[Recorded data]
= = = =
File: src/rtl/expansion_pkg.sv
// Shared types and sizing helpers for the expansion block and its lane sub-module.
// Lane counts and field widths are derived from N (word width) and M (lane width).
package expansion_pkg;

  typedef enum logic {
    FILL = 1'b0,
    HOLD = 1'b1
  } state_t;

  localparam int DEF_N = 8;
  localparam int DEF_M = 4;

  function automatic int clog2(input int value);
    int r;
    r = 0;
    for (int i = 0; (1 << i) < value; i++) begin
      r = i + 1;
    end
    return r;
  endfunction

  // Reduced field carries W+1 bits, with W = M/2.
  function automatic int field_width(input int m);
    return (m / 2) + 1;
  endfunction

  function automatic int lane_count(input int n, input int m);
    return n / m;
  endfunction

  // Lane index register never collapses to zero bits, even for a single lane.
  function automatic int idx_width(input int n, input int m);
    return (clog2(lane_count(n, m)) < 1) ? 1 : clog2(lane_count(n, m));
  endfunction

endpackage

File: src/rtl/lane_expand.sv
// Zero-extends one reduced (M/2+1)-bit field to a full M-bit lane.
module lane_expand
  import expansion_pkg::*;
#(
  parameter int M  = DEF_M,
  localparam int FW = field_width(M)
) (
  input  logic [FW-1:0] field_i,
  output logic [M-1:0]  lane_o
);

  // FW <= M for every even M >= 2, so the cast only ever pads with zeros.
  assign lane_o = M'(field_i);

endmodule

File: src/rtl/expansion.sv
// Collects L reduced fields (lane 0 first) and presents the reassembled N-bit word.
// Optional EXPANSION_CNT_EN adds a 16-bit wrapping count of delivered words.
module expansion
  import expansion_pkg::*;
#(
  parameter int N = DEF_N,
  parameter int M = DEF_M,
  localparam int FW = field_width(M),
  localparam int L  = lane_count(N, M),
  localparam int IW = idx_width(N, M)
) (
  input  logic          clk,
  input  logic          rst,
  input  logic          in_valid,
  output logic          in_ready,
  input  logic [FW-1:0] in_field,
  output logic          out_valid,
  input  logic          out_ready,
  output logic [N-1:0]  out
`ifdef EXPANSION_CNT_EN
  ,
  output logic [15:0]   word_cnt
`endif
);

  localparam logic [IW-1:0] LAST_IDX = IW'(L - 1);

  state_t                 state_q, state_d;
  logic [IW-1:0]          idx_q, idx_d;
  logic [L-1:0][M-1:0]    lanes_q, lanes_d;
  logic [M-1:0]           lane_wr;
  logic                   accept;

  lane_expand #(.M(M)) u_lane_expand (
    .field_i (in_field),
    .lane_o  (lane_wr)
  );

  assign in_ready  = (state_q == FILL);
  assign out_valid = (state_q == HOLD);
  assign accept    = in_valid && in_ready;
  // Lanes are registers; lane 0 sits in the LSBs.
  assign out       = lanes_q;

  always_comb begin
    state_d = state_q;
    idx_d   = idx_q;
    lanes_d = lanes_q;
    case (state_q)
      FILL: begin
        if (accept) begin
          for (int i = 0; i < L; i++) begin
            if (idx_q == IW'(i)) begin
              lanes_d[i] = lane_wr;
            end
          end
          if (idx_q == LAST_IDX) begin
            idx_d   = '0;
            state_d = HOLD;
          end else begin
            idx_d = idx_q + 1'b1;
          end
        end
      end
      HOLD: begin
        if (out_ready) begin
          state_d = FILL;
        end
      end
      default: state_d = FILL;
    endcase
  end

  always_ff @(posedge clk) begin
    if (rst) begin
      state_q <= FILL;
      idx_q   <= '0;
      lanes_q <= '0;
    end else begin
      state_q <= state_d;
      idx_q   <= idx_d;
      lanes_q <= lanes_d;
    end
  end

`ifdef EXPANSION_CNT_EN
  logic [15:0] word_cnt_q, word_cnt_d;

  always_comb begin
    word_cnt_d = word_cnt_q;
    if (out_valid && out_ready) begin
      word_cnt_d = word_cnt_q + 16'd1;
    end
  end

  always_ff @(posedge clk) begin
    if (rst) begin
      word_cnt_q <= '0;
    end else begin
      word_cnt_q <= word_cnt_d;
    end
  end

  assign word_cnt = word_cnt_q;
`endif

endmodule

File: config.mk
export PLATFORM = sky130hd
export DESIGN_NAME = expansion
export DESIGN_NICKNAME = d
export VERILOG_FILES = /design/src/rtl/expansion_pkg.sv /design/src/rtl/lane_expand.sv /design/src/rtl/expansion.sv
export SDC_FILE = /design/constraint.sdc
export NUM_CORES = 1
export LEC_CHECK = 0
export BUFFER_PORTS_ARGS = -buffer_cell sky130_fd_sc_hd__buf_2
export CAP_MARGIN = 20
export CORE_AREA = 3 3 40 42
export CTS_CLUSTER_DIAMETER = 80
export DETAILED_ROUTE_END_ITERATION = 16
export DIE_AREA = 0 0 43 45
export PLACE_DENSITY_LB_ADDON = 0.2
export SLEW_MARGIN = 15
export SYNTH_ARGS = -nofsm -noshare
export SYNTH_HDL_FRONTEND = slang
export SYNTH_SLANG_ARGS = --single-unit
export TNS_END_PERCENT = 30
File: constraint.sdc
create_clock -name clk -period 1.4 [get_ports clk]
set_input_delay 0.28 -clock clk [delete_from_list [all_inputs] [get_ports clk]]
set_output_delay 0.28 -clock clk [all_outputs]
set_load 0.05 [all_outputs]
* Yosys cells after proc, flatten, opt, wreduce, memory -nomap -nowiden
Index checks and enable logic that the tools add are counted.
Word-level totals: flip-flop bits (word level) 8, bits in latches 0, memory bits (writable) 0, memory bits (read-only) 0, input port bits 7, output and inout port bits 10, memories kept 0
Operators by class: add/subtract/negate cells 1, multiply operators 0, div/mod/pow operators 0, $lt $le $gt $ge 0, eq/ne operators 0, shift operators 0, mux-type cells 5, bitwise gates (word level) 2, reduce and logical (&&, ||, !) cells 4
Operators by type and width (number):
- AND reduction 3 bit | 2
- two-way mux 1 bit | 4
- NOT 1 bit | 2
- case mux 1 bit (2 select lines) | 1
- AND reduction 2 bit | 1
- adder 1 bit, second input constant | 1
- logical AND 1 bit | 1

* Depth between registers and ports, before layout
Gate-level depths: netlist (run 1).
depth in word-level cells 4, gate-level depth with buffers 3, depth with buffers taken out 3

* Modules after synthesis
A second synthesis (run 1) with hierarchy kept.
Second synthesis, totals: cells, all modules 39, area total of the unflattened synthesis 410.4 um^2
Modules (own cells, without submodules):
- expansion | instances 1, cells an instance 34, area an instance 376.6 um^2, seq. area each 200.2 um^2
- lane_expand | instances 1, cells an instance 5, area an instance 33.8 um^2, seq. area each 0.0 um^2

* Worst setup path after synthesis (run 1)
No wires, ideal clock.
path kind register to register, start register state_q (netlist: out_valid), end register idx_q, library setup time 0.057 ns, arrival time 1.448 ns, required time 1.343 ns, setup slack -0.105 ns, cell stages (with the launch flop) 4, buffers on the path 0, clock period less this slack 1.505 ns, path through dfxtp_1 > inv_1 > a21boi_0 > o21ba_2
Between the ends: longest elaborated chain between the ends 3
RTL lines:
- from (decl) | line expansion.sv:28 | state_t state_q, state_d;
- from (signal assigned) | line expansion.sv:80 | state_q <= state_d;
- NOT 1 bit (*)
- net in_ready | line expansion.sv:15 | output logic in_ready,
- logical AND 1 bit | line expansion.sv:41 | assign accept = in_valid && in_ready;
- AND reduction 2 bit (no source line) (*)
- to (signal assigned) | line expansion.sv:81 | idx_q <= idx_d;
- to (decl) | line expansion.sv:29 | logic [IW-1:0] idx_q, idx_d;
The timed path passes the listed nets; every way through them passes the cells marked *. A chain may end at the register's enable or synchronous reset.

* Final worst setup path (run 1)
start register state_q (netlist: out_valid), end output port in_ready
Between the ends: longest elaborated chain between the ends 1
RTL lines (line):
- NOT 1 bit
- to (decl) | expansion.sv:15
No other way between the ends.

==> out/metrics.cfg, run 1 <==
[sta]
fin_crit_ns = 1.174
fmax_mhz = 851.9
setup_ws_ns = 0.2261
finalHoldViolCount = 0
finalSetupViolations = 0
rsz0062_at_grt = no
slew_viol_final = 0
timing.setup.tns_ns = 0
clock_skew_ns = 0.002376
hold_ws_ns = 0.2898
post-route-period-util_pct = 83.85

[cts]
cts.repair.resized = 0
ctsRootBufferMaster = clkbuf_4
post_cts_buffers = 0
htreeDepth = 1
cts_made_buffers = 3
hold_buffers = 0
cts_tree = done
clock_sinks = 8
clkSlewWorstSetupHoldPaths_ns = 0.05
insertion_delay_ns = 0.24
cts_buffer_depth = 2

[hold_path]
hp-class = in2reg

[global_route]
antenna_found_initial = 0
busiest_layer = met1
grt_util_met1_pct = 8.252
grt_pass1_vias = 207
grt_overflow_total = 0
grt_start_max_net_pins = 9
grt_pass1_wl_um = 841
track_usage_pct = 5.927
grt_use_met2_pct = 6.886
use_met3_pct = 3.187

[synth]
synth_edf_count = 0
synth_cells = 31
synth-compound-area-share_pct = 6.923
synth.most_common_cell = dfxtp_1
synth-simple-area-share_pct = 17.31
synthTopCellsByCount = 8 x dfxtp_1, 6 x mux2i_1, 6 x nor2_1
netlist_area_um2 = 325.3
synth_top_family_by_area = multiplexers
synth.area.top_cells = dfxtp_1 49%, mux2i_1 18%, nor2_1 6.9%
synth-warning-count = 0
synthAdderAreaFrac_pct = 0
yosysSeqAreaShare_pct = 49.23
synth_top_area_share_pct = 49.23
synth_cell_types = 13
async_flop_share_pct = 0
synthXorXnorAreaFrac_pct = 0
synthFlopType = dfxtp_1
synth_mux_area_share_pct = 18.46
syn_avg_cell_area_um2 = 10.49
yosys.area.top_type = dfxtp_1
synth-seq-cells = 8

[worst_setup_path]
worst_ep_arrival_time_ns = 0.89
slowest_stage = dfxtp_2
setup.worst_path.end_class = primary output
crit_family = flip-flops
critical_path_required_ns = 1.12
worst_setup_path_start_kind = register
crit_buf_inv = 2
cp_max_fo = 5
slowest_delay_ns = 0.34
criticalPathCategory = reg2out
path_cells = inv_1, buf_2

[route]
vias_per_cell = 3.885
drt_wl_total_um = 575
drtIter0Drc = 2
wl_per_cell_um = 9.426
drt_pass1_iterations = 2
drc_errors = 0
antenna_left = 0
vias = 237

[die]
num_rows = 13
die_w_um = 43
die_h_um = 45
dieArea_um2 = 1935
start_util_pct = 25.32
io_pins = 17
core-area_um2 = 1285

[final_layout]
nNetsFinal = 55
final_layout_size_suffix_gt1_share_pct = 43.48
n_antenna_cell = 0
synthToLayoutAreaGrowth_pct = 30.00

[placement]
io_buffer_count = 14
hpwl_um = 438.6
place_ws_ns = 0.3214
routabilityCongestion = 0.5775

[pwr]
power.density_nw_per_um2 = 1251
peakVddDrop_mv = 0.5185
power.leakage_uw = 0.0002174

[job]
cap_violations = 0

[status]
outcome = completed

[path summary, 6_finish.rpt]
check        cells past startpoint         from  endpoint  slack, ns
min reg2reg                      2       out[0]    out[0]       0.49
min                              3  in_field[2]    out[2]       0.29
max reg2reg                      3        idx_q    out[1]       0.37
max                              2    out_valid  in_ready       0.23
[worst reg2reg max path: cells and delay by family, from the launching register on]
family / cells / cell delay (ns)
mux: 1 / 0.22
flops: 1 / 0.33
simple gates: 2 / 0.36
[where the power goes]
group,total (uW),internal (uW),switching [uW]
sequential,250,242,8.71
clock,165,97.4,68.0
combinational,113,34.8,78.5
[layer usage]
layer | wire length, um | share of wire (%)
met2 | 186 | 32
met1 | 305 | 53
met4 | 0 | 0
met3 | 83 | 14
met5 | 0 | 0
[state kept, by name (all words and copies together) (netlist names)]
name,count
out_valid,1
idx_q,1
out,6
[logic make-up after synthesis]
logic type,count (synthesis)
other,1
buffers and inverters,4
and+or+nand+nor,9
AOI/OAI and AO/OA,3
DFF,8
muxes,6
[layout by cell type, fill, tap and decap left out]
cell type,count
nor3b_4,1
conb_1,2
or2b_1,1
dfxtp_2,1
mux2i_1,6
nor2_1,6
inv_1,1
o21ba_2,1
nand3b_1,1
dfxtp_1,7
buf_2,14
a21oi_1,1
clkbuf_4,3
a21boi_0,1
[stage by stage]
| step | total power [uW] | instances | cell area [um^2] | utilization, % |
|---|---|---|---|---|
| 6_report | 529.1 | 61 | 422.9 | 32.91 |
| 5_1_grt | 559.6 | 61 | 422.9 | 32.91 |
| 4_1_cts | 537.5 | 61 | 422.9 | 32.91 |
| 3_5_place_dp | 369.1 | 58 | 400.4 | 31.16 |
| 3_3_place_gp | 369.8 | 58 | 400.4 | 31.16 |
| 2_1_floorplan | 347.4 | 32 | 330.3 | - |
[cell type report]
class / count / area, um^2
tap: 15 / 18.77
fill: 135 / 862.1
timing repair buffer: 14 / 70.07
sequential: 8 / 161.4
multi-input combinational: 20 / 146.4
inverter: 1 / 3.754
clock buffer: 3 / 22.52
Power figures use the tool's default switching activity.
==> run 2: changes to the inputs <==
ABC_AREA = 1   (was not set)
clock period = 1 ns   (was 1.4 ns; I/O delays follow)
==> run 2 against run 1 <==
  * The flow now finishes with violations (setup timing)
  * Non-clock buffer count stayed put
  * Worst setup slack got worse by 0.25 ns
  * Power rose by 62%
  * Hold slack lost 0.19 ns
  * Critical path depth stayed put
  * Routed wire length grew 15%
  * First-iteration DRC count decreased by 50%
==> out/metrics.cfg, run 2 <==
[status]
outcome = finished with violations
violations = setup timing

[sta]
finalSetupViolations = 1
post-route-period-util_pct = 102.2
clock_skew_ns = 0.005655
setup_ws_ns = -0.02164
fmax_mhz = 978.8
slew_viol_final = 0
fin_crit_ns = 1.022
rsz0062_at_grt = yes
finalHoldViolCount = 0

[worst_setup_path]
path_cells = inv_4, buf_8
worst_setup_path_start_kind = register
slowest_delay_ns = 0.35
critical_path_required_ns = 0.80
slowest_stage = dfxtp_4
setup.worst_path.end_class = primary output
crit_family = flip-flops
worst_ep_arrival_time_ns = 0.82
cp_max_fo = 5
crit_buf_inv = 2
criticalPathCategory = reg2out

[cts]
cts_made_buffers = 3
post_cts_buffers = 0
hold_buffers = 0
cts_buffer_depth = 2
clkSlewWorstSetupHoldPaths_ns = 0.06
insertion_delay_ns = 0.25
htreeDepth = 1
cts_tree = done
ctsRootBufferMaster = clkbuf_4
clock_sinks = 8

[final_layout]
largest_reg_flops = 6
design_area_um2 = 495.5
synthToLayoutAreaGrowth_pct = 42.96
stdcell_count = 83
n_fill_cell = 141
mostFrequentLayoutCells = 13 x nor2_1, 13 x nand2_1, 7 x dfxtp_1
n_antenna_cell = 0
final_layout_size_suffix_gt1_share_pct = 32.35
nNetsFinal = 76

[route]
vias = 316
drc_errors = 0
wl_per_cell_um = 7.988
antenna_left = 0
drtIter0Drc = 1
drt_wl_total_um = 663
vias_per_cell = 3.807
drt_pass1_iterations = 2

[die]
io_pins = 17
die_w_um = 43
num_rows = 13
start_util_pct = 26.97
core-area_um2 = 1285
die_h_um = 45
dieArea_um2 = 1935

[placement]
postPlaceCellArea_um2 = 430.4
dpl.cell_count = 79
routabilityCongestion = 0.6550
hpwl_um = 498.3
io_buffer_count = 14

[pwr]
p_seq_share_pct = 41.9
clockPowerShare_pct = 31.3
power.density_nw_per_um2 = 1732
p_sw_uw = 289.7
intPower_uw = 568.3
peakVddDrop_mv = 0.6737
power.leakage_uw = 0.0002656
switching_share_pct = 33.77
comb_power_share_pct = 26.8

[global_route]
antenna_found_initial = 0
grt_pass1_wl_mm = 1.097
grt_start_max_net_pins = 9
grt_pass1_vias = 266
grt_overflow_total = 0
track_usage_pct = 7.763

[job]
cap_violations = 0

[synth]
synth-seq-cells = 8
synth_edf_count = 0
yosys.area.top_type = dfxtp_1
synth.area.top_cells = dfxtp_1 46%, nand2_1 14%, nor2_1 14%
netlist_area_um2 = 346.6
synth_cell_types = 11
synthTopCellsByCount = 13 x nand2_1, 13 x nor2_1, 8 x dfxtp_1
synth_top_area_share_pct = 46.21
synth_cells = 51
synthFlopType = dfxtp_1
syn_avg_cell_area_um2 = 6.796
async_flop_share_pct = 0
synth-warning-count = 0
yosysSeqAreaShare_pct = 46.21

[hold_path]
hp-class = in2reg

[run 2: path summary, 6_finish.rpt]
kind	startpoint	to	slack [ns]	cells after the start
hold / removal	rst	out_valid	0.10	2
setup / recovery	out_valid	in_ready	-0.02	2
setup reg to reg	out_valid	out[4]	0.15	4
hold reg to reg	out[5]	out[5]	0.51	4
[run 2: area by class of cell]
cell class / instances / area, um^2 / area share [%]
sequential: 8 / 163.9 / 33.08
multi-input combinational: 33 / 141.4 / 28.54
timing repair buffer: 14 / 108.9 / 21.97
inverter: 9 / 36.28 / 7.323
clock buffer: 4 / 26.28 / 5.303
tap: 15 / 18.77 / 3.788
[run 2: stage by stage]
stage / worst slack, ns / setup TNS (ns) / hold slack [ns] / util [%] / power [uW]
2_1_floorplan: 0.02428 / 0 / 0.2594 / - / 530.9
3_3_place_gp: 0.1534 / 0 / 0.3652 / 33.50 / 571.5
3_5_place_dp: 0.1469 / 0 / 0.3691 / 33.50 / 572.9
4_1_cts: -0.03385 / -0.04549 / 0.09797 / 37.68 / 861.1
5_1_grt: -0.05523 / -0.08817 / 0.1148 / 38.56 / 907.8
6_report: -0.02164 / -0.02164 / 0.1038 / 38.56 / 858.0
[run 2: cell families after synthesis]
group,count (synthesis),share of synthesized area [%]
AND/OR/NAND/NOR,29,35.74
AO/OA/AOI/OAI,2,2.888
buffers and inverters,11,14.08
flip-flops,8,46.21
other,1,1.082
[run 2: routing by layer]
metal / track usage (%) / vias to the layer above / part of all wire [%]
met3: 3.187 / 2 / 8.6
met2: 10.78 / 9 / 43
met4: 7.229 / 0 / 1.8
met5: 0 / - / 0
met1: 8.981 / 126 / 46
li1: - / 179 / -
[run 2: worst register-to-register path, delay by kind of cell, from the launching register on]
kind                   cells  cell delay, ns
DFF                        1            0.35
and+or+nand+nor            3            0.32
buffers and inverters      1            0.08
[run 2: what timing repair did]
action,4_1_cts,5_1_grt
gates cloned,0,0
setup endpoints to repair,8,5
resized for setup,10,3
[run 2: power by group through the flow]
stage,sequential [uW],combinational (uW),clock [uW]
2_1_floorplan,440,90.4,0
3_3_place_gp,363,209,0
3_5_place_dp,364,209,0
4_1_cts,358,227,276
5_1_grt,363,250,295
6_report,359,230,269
= = = =
WORK ORDER:
Print again the lines of the entries above that fall between the line holding "export CAP_MARGIN = 20" and the line holding "File: constraint.sdc", inclusive, exactly as they stand.

SOLUTION TO THE EXERCISE:
export CAP_MARGIN = 20
export CORE_AREA = 3 3 40 42
export CTS_CLUSTER_DIAMETER = 80
export DETAILED_ROUTE_END_ITERATION = 16
export DIE_AREA = 0 0 43 45
export PLACE_DENSITY_LB_ADDON = 0.2
export SLEW_MARGIN = 15
export SYNTH_ARGS = -nofsm -noshare
export SYNTH_HDL_FRONTEND = slang
export SYNTH_SLANG_ARGS = --single-unit
export TNS_END_PERCENT = 30
File: constraint.sdc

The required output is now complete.